Data provided:
What follows belongs to an exercise in optimizing a design on an open flow for small area; a production flow would make more cautious choices.
Where RTL was checked, it was by simulation tests only, not by an equivalence proof against the original.
Only the layout flow was run in runs 1 and 4; the RTL was not checked for function there.

### flow/design.v
module clk_div (
    input             clk,
    input             rst_n,
    input             wclr,
    output reg [3:0]  p,
    output reg [12:0] wc
);
wire [16:0] nx = {wc, p} + 17'd1;
always @(posedge clk) begin
    if (!rst_n) begin
        p  <= 4'd0;
        wc <= 13'd0;
    end else begin
        p  <= nx[3:0];
        wc <= wclr ? 13'd0 : nx[16:4];
    end
end
endmodule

What is required: Every entry should be restated word for word.

Finished task:
What follows belongs to an exercise in optimizing a design on an open flow for small area; a production flow would make more cautious choices.
Where RTL was checked, it was by simulation tests only, not by an equivalence proof against the original.
Only the layout flow was run in runs 1 and 4; the RTL was not checked for function there.

### flow/design.v
module clk_div (
    input             clk,
    input             rst_n,
    input             wclr,
    output reg [3:0]  p,
    output reg [12:0] wc
);
wire [16:0] nx = {wc, p} + 17'd1;
always @(posedge clk) begin
    if (!rst_n) begin
        p  <= 4'd0;
        wc <= 13'd0;
    end else begin
        p  <= nx[3:0];
        wc <= wclr ? 13'd0 : nx[16:4];
    end
end
endmodule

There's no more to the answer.